Data for review:

### config.mk
export PLATFORM = sky130hd
export DESIGN_NAME = seg7_time_decoder
export DESIGN_NICKNAME = d
export VERILOG_FILES = /design/src/rtl/seg7_pkg.sv /design/src/rtl/seg7_digit_dec.sv /design/src/rtl/seg7_time_decoder.sv
export SDC_FILE = /design/constraint.sdc
export NUM_CORES = 1
export LEC_CHECK = 0
export BUFFER_PORTS_ARGS = -buffer_cell sky130_fd_sc_hd__buf_2
export CORE_AREA = 4 4 116 201
export CTS_BUF_LIST = sky130_fd_sc_hd__clkbuf_8
export DETAILED_ROUTE_END_ITERATION = 8
export DIE_AREA = 0 0 120 205
export PLACE_DENSITY = 0.66
export SYNTH_ARGS = -nofsm -noshare
export SYNTH_HDL_FRONTEND = slang
export SYNTH_SLANG_ARGS = --single-unit
### constraint.sdc
create_clock -name clk -period 6.8 [get_ports clk]
set_input_delay 0.68 -clock clk [delete_from_list [all_inputs] [get_ports clk]]
set_output_delay 0.68 -clock clk [all_outputs]
set_load 0.02 [all_outputs]
### src/rtl/seg7_pkg.sv
// Shared constants for the 7-segment time decoder: active-low digit patterns,
// time limits and the output FSM state type.
package seg7_pkg;

  // Active-low {g,f,e,d,c,b,a} patterns as produced by the display encoder
  localparam logic [6:0] SEG_0     = 7'b1000000;
  localparam logic [6:0] SEG_1     = 7'b1111001;
  localparam logic [6:0] SEG_2     = 7'b0100100;
  localparam logic [6:0] SEG_3     = 7'b0110000;
  localparam logic [6:0] SEG_4     = 7'b0011001;
  localparam logic [6:0] SEG_5     = 7'b0010010;
  localparam logic [6:0] SEG_6     = 7'b0000010;
  localparam logic [6:0] SEG_7     = 7'b1111000;
  localparam logic [6:0] SEG_8     = 7'b0000000;
  localparam logic [6:0] SEG_9     = 7'b0010000;
  localparam logic [6:0] SEG_BLANK = 7'b1111111;

  localparam logic [5:0] MAX_HR = 6'd23;
  localparam logic [5:0] MAX_MS = 6'd59;

  typedef enum logic [0:0] {
    ST_EMPTY = 1'b0,
    ST_PEND  = 1'b1
  } out_state_e;

  function automatic logic [6:0] bcd_join(input logic [3:0] msd, input logic [3:0] lsd);
    return ({3'd0, msd} * 7'd10) + {3'd0, lsd};
  endfunction

endpackage

### src/rtl/seg7_digit_dec.sv
// Maps one active-low 7-segment pattern back to its decimal digit; anything
// that is not an exact 0..9 pattern (blank included) is flagged invalid.
module seg7_digit_dec
  import seg7_pkg::*;
(
  input  logic [6:0] pattern,
  output logic [3:0] digit,
  output logic       valid
);

  // Exact-match lookup against the encoder table
  always_comb begin
    digit = 4'd0;
    valid = 1'b1;
    case (pattern)
      SEG_0:     digit = 4'd0;
      SEG_1:     digit = 4'd1;
      SEG_2:     digit = 4'd2;
      SEG_3:     digit = 4'd3;
      SEG_4:     digit = 4'd4;
      SEG_5:     digit = 4'd5;
      SEG_6:     digit = 4'd6;
      SEG_7:     digit = 4'd7;
      SEG_8:     digit = 4'd8;
      SEG_9:     digit = 4'd9;
      SEG_BLANK: valid = 1'b0;
      default:   valid = 1'b0;
    endcase
  end

endmodule

### src/rtl/seg7_time_decoder.sv
// Receive-side HH:MM:SS decoder: filters the six digit buses for stability,
// decodes and range-checks them, and offers each new time on a valid/ready port.
module seg7_time_decoder
  import seg7_pkg::*;
#(
  parameter int unsigned STABLE_CYCLES = 4,
  parameter int unsigned CNT_W         = 8
) (
  input  logic       clk,
  input  logic       RST,
  input  logic [6:0] ss7_lsd,
  input  logic [6:0] ss7_msd,
  input  logic [6:0] mm7_lsd,
  input  logic [6:0] mm7_msd,
  input  logic [6:0] hh7_lsd,
  input  logic [6:0] hh7_msd,
  input  logic       out_ready,
  input  logic       clr_err,
  output logic       out_valid,
  output logic [5:0] hr,
  output logic [5:0] min,
  output logic [5:0] sec,
  output logic       seq_ok,
  output logic       err_pattern,
  output logic       err_range,
  output logic       overrun
);

  localparam logic [41:0]      SNAP_RST = {6{SEG_0}};
  localparam logic [CNT_W-1:0] CNT_MAX  = CNT_W'(STABLE_CYCLES);
  localparam logic [CNT_W-1:0] CNT_LAST = CNT_W'(STABLE_CYCLES - 1);

  logic [41:0]      raw_s;
  logic [41:0]      snap_r;
  logic [CNT_W-1:0] cnt_r;
  logic             same_s;
  logic             accept_s;

  logic [3:0]       dig_s [6];
  logic [5:0]       dv_s;
  logic [6:0]       hr_v_s, min_v_s, sec_v_s;
  logic             pat_ok_s, rng_ok_s;

  logic             stg_go_r, stg_pat_ok_r, stg_rng_ok_r;
  logic [5:0]       stg_hr_r, stg_min_r, stg_sec_r;
  logic [41:0]      stg_pat_r;

  out_state_e       state_r;
  logic             prev_valid_r;
  logic [5:0]       prev_hr_r, prev_min_r, prev_sec_r;
  logic [41:0]      pub_pat_r;
  logic [5:0]       nxt_hr_s, nxt_min_s, nxt_sec_s;
  logic             seq_hit_s, publish_s;
  logic             pat_err_set_s, rng_err_set_s, ovr_set_s;

  assign raw_s  = {hh7_msd, hh7_lsd, mm7_msd, mm7_lsd, ss7_msd, ss7_lsd};
  assign same_s = (raw_s == snap_r);
  // Fires only on the cycle the count first reaches the threshold, so a held value is taken once
  assign accept_s = same_s && (cnt_r == CNT_LAST) && (!prev_valid_r || (snap_r != pub_pat_r));

  // Stability filter: snapshot plus saturating run-length counter
  always_ff @(posedge clk or posedge RST) begin
    if (RST) begin
      snap_r <= SNAP_RST;
      cnt_r  <= {CNT_W{1'b0}};
    end else begin
      snap_r <= raw_s;
      if (!same_s) cnt_r <= {CNT_W{1'b0}};
      else if (cnt_r != CNT_MAX) cnt_r <= cnt_r + CNT_W'(1);
    end
  end

  for (genvar i = 0; i < 6; i++) begin : g_dig
    seg7_digit_dec u_dec (
      .pattern (snap_r[7*i +: 7]),
      .digit   (dig_s[i]),
      .valid   (dv_s[i])
    );
  end

  assign sec_v_s  = bcd_join(dig_s[1], dig_s[0]);
  assign min_v_s  = bcd_join(dig_s[3], dig_s[2]);
  assign hr_v_s   = bcd_join(dig_s[5], dig_s[4]);
  assign pat_ok_s = &dv_s;
  assign rng_ok_s = (dig_s[1] <= 4'd5) && (dig_s[3] <= 4'd5) && (dig_s[5] <= 4'd2) &&
                    (hr_v_s <= {1'b0, MAX_HR}) && (min_v_s <= {1'b0, MAX_MS}) &&
                    (sec_v_s <= {1'b0, MAX_MS});

  // Decode stage: capture the checked value one cycle after acceptance
  always_ff @(posedge clk or posedge RST) begin
    if (RST) begin
      stg_go_r     <= 1'b0;
      stg_pat_ok_r <= 1'b0;
      stg_rng_ok_r <= 1'b0;
      stg_hr_r     <= 6'd0;
      stg_min_r    <= 6'd0;
      stg_sec_r    <= 6'd0;
      stg_pat_r    <= SNAP_RST;
    end else begin
      stg_go_r <= accept_s;
      if (accept_s) begin
        stg_pat_ok_r <= pat_ok_s;
        stg_rng_ok_r <= rng_ok_s;
        stg_hr_r     <= hr_v_s[5:0];
        stg_min_r    <= min_v_s[5:0];
        stg_sec_r    <= sec_v_s[5:0];
        stg_pat_r    <= snap_r;
      end
    end
  end

  // Previous published time advanced by one second, with day wrap
  always_comb begin
    nxt_hr_s  = prev_hr_r;
    nxt_min_s = prev_min_r;
    nxt_sec_s = prev_sec_r + 6'd1;
    if (prev_sec_r == MAX_MS) begin
      nxt_sec_s = 6'd0;
      if (prev_min_r == MAX_MS) begin
        nxt_min_s = 6'd0;
        if (prev_hr_r == MAX_HR) nxt_hr_s = 6'd0;
        else nxt_hr_s = prev_hr_r + 6'd1;
      end else begin
        nxt_min_s = prev_min_r + 6'd1;
      end
    end else begin
      nxt_sec_s = prev_sec_r + 6'd1;
    end
  end

  assign seq_hit_s     = prev_valid_r && (stg_hr_r == nxt_hr_s) &&
                         (stg_min_r == nxt_min_s) && (stg_sec_r == nxt_sec_s);
  assign publish_s     = stg_go_r && stg_pat_ok_r && stg_rng_ok_r;
  assign pat_err_set_s = stg_go_r && !stg_pat_ok_r;
  assign rng_err_set_s = stg_go_r && stg_pat_ok_r && !stg_rng_ok_r;
  assign ovr_set_s     = (state_r == ST_PEND) && publish_s && !out_ready;

  // Output FSM with registered offer, history of the last published time and overrun flag
  always_ff @(posedge clk or posedge RST) begin
    if (RST) begin
      state_r      <= ST_EMPTY;
      out_valid    <= 1'b0;
      hr           <= 6'd0;
      min          <= 6'd0;
      sec          <= 6'd0;
      seq_ok       <= 1'b0;
      overrun      <= 1'b0;
      prev_valid_r <= 1'b0;
      prev_hr_r    <= 6'd0;
      prev_min_r   <= 6'd0;
      prev_sec_r   <= 6'd0;
      pub_pat_r    <= SNAP_RST;
    end else begin
      if (publish_s) begin
        hr           <= stg_hr_r;
        min          <= stg_min_r;
        sec          <= stg_sec_r;
        seq_ok       <= seq_hit_s;
        prev_valid_r <= 1'b1;
        prev_hr_r    <= stg_hr_r;
        prev_min_r   <= stg_min_r;
        prev_sec_r   <= stg_sec_r;
        pub_pat_r    <= stg_pat_r;
      end
      case (state_r)
        ST_EMPTY: begin
          if (publish_s) begin
            out_valid <= 1'b1;
            state_r   <= ST_PEND;
          end
        end
        ST_PEND: begin
          if (!publish_s && out_ready) begin
            out_valid <= 1'b0;
            state_r   <= ST_EMPTY;
          end
        end
        default: begin
          out_valid <= 1'b0;
          state_r   <= ST_EMPTY;
        end
      endcase
      overrun <= ovr_set_s | (overrun & ~clr_err);
    end
  end

  // Sticky decode error flags; a new error outranks a same-cycle clear
  always_ff @(posedge clk or posedge RST) begin
    if (RST) begin
      err_pattern <= 1'b0;
      err_range   <= 1'b0;
    end else begin
      err_pattern <= pat_err_set_s | (err_pattern & ~clr_err);
      err_range   <= rng_err_set_s | (err_range & ~clr_err);
    end
  end

endmodule

* After elaboration in Yosys (flattened, before gate mapping) *
Index checks and enable logic that the tools add are counted.

cells by class
  $add $sub $neg = 7
  multiply operators = 3
  magnitude comparators = 6
  eq/ne operators = 67
  muxes and demuxes = 26
  bitwise gates (word level) = 8
  reduce and logical (&&, ||, !) cells = 37

operator list
  kind                                                             count
  one-hot mux 4 bit (9 select lines)                               6
  equality test 7 x 5 -> 1 bit (second input constant)             18
  equality test 7 bit (second input constant)                      18
  equality test 7 x 6 -> 1 bit (second input constant)             12
  OR reduction 10 bit                                              6
  equality test 42 bit                                             1
  equality test 7 x 2 -> 1 bit (second input constant)             6
  zero test 7 bit                                                  6
  != test 42 bit                                                   1
  two-way mux 6 bit                                                6
  adder 7 x 4 -> 7 bit                                             3
  adder 6 x 1 -> 6 bit (second input constant)                     3
  equality test 6 bit                                              3
  multiplier 4 x 3 -> 6 bit (second input constant)                3
  logical AND 1 bit                                                17
  two-way mux 8 bit                                                2
  less-or-equal comparator 7 x 6 -> 1 bit (second input constant)  2
  equality test 6 bit (second input constant)                      2
  two-way mux 1 bit                                                10
  adder 8 x 1 -> 8 bit (second input constant)                     1
  equality test 8 x 2 -> 1 bit (second input constant)             1
  less-or-equal comparator 4 x 3 -> 1 bit (second input constant)  2
  != test 8 x 3 -> 1 bit (second input constant)                   1
  less-or-equal comparator 7 x 5 -> 1 bit (second input constant)  1
  other kinds (12)                                                 23

word-level totals
  flip-flop bits (word level) = 180
  input port bits = 46
  output and inout bits = 23
  logic and storage cells = 174

* Longest topological paths before layout *
Gate-level depths: netlist (run 1).

  word-level depth = 8
  mapped depth = 15
  depth with buffers taken out = 14

* Cells and area by module *
A second synthesis (run 1) with hierarchy kept.

second synthesis, totals
  cells, all modules = 910
  area, all modules = 10391.2 um2

by module, submodules not included
  module             times used  cells an instance  area each (um2)  seq. area each (um2)
  seg7_time_decoder  1           718                9047.4           4526.8
  seg7_digit_dec     6           32                 224.0            0.0

* Worst setup path before layout (run 1) *
Ideal clock, no wire load.

  path kind = reg2reg
  start point = register snap_r[24]
  end point = register stg_rng_ok_r
  setup time = 0.076 ns
  arrival = 3.686 ns
  required time = 6.724 ns
  setup slack = 3.038 ns
  stages on the path, launching flop included = 16
  buffers on the path = 1
  period minus slack after synthesis = 3.762 ns
  path through = dfrtp_1 clkbuf_1 or4b_2 o22ai_1 nand2_1 o31ai_1 ha_1 ha_1 inv_1 fa_1 and3_1 o211a_1 maj3_1 o22ai_1 o2111ai_1 o21ai_1

on the way
  cells in the longest elaborated chain, start to end = 8
  elaborated cells between the ends (all ways) = 24
  classes of those cells = add/sub (1); mul (1); order compare (2); eq/ne (10); mux (1); reduce/logical (9)

RTL lines
  what                                                                          line                      text
  start: declaration                                                            seg7_time_decoder.sv:34   logic [41:0] snap_r;
  start signal: assignment                                                      seg7_time_decoder.sv:67   snap_r <= raw_s;
  parallel branches: the longest is 8 deep, another holds adder 7 x 4 -> 7 bit  -
  end signal: assignment                                                        seg7_time_decoder.sv:103  stg_rng_ok_r <= rng_ok_s;
  end: declaration                                                              seg7_time_decoder.sv:44   logic stg_go_r, stg_pat_ok_r, stg_rng_ok_r;

Several ways; the timed one is not identified.
A chain may end at the register's enable or synchronous reset.

* Worst setup path in the final report (run 1) *
  start point = register snap_r[12]
  end point = register stg_rng_ok_r

on the way
  cells in the longest elaborated chain, start to end = 8
  elaborated cells between the ends (all ways) = 24
  classes of those cells = add/sub (1); mul (1); order compare (2); eq/ne (10); mux (1); reduce/logical (9)

RTL lines
  what
  parallel branches: the longest is 8 deep, another holds adder 7 x 4 -> 7 bit

Several ways; the timed one is not identified.

==> metrics.yaml, run 1 <==
final_layout:
  finish.utilization: 0.527
  layout.nets: 1046
  fillers: 1938
  drive_gt1_frac: 0.253
  syn2layout_area_growth_pct: 8.42
critical_path:
  crit_fanout: 9
  startpoint_type: "flip-flop"
  critPathCaptureType: "flip-flop"
  crit_top_cell: "ha_1"
  cp_slowest_cell: "o32ai_1"
  cpPeakStageDelay_ns: 0.59
  path_class: "flip-flop to flip-flop"
  worst-path-buf-inv: 1
  crit_required_ns: 7.21
  worstPathArrival_ns: 4.50
  path_cells: "or2_2 -> o32ai_1 -> nand2_1 -> o31ai_1 -> ha_1 -> ha_1 -> inv_1 -> fa_1 -> and3_1 -> o211a_1 -> maj3_1 -> nor2_1 -> o2111ai_1 -> o21ai_1"
  cp_top_family: "adder cells"
global_routing:
  grt_pass1_wl_um: 41000
  grt_pass1_vias: 7426
  antenna_found_initial: 1
  grt.total_usage: 0.217
  top_usage_layer: "met2"
  met2_usage: 0.395
  gr-usage-met3: 0.0334
  use_met1: 0.239
  gr-total-overflow: 0
  grt_max_degree: 108
sta:
  fin_skew_ns: 0.0138
  relSlewSlack: 0.383
  rsz0062_at_grt: "no"
  fin_setup_tns_ns: 0
  clock.fmax_mhz: 245
  fin_crit_ns: 4.08
  finalCritPeriodShare: 0.601
  hold_viol: 0
  layout_setup_ws_ns: 2.72
  tightest_slew_ns: 0.925
  holdWs_ns: 0.271
  slew_viol_final: 0
  finalSetupViolCount: 0
placed_design:
  dp_hpwl_um: 18900
  portBuffers: 68
  place_ws_ns: 2.74
  place.gp.congestion: 0.899
route:
  route.detailed.drc: 0
  via_count: 7432
  initialDrtViolationCount: 543
  drt-pass1-iter-count: 5
  vias_per_cell: 5.82
  drtAntennaViolNets: 0
  totalWireLength_um: 26000
  wl_per_cell_um: 20.4
floorplanning:
  fp.dieArea_um2: 24600
  initial_utilization: 0.486
  dieHeight_um: 205
  rows: 71
  pin_count: 69
  coreArea_um2: 21600
  fp.dieW_um: 120
run_status:
  outcome: "complete, no violations"
clocking:
  cts-htree-levels: 4
  cts_resized: 0
  clk_latency_ns: 0.48
  cts_root_buf: "clkbuf_8"
  cts_tree: "yes"
  post_cts_buffers: 0
  clk_pin_slew_ns: 0.09
  clock_path_buffers: 2
  cts.sinks: 180
  cts_hold_buffers: 0
  cts-buffers-inserted: 17
power_and_ir_drop:
  p_total_mw: 2.14
  power.density_nw_per_um2: 188
  ir_drop_mv: 0.142
  leakagePower_nw: 5.42
logic_synthesis:
  ys_seq_area_frac: 0.431
  ys.flop_type: "dfrtp_1"
  synth-seq-cells: 180
  synth_edf_count: 0
  yosysWarnings: 0
  async_flop_share: 1.00
  yosys.area.top_type: "dfrtp_1"
  synthTopCellsByArea: "dfrtp_1 39%, mux2_4 8.2%, mux2_2 6.4%"
  synthCells: 949
  syn_avg_cell_area_um2: 11.1
  syn_nets: 1023
  ys_types: 77
  syn_area_um2: 10500
  synth_top_area_frac: 0.386
job:
  maxCapViolCount: 0
worst_hold_path:
  hold_path_class: "primary input to asynchronous set/reset pin"
[cells in the mapped netlist, types with 4 or more instances]
| cell | number |
|---|---|
| mux2_4 | 57 |
| o22ai_1 | 11 |
| a2111oi_0 | 7 |
| xnor2_1 | 45 |
| xor2_1 | 63 |
| nand2b_1 | 19 |
| buf_6 | 9 |
| nand2_1 | 44 |
| o21ai_0 | 23 |
| or3_1 | 9 |
| ha_1 | 22 |
| a31oi_1 | 7 |
| nor2_1 | 45 |
| dfstp_2 | 18 |
| dfrtp_1 | 162 |
| clkbuf_1 | 35 |
| nor4_1 | 24 |
| o31ai_1 | 8 |
| and2_1 | 4 |
| inv_1 | 32 |
| nor3_1 | 9 |
| nand4b_1 | 7 |
| nor3b_1 | 6 |
| a221oi_1 | 6 |
| a2bb2oi_1 | 6 |
| nand4_1 | 24 |
| fa_1 | 6 |
| buf_2 | 19 |
| nor2b_1 | 11 |
| a21o_1 | 5 |
| mux2_2 | 60 |
| a21oi_1 | 24 |
| mux2i_1 | 10 |
| nor4b_1 | 4 |
| o211a_1 | 4 |
| and3_1 | 12 |
| nand3_1 | 23 |
[registers in the layout, indices dropped and copies added (netlist names), 6 cells and up]
| register | flops |
|---|---|
| prev_sec_r | 6 |
| stg_min_r | 6 |
| stg_sec_r | 6 |
| snap_r | 42 |
| pub_pat_r | 42 |
| prev_min_r | 6 |
| stg_hr_r | 6 |
| stg_pat_r | 42 |
| cnt_r | 8 |
| prev_hr_r | 6 |
[cell families (layout without fill, tap and decap cells)]
group                      after synthesis  after routing  synth area share
and+or+nand+nor                        266            266             0.143
DFF                                    180            180             0.431
AOI/OAI and AO/OA                      136            136            0.0910
muxes                                  127            127             0.155
xor gates and xnor gates               110            110            0.0945
buffers and inverters                  100            136            0.0452
adders and majority gates               30             30            0.0396
other                                    0              1                 0
[per-stage QoR]
step,cell area (um^2),std cells
after CTS,11400,1277
after floorplan,10500,949
after global routing,11400,1277
after global placement,10900,1245
final,11400,1278
after detailed placement,10900,1245
[metal layers]
metal	vias to the layer above	wire length, um
met5	-	0
met4	0	1280
met3	56	812
met2	170	13900
met1	3742	10100
li1	3464	-
[power by group]
part	leakage, nW	internal (mW)	switching [mW]
sequential	2.36	1.08	0.0419
combinational	2.80	0.0536	0.0824
clock	0.253	0.489	0.385
total	5.42	1.63	0.509
[cell usage in the layout, fill, tap and decap left out, types with 4 or more instances in the layout]
cell,count
dfrtp_1,162
buf_2,68
xor2_1,63
mux2_2,60
mux2_4,57
xnor2_1,45
nor2_1,45
nand2_1,44
inv_1,34
nand4_1,24
nor4_1,24
a21oi_1,24
o21ai_0,23
nand3_1,22
ha_1,22
nand2b_1,19
clkbuf_8,19
dfstp_2,18
and3_1,12
nor2b_1,11
o22ai_1,11
mux2i_1,10
nor3_1,9
or3_1,9
o31ai_1,8
a2111oi_0,7
nand4b_1,7
a31oi_1,7
a221oi_1,6
a2bb2oi_1,6
nor3b_1,6
fa_1,6
bufinv_16,6
a21o_1,5
and2_1,4
o211a_1,4
nor4b_1,4
buf_4,4
[path summary, 6_finish.rpt]
kind / start / to / slack [ns] / depth (start not counted)
worst max-delay path: snap_r[12] / stg_rng_ok_r / 2.72 / 14
worst min-delay path: RST / prev_hr_r[3] / 0.27 / 2
worst max register to register: snap_r[12] / stg_rng_ok_r / 2.72 / 14
min in group clk: ss7_lsd[6] / snap_r[6] / 0.31 / 1
max in group asynchronous: RST / stg_pat_r[19] / 5.09 / 3
worst min register to register: state_r / out_valid / 0.46 / 1
[cell type report]
| cell class | instances | area, um^2 | area share |
|---|---|---|---|
| flip-flops and latches | 180 | 4530 | 0.398 |
| multi-input cells | 669 | 5510 | 0.484 |
| well taps | 292 | 365 | 0.0321 |
| clock inverters | 13 | 215 | 0.0189 |
| clock buffers | 19 | 262 | 0.0230 |
| inverters | 32 | 128 | 0.0112 |
| diodes | 1 | 2.50 | 0.000220 |
| repair buffers | 72 | 370 | 0.0325 |
(Power assumes the default switching activity.)
==> run 2, diff against run 1 <==
- ABC_AREA: unset -> 1
- CORE_AREA: 4 4 116 201 -> 4 4 115 198
- DIE_AREA: 0 0 120 205 -> 0 0 119 202
- clock period: 6.8 -> 4.3 ns (I/O delays scaled with it)
==> run 2 against run 1 <==
Power increased by 48%. Combinational power grew 73%. Critical path type unchanged. Cell count rose by 32%. First-iteration DRC count decreased by 2.4%.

About this exercise:
The response should be the listing above, limited to the lines between the one holding "fin_setup_tns_ns: 0" and the one holding "clk_pin_slew_ns: 0.09", inclusive, reproduced exactly.

Task response:
  fin_setup_tns_ns: 0
  clock.fmax_mhz: 245
  fin_crit_ns: 4.08
  finalCritPeriodShare: 0.601
  hold_viol: 0
  layout_setup_ws_ns: 2.72
  tightest_slew_ns: 0.925
  holdWs_ns: 0.271
  slew_viol_final: 0
  finalSetupViolCount: 0
placed_design:
  dp_hpwl_um: 18900
  portBuffers: 68
  place_ws_ns: 2.74
  place.gp.congestion: 0.899
route:
  route.detailed.drc: 0
  via_count: 7432
  initialDrtViolationCount: 543
  drt-pass1-iter-count: 5
  vias_per_cell: 5.82
  drtAntennaViolNets: 0
  totalWireLength_um: 26000
  wl_per_cell_um: 20.4
floorplanning:
  fp.dieArea_um2: 24600
  initial_utilization: 0.486
  dieHeight_um: 205
  rows: 71
  pin_count: 69
  coreArea_um2: 21600
  fp.dieW_um: 120
run_status:
  outcome: "complete, no violations"
clocking:
  cts-htree-levels: 4
  cts_resized: 0
  clk_latency_ns: 0.48
  cts_root_buf: "clkbuf_8"
  cts_tree: "yes"
  post_cts_buffers: 0
  clk_pin_slew_ns: 0.09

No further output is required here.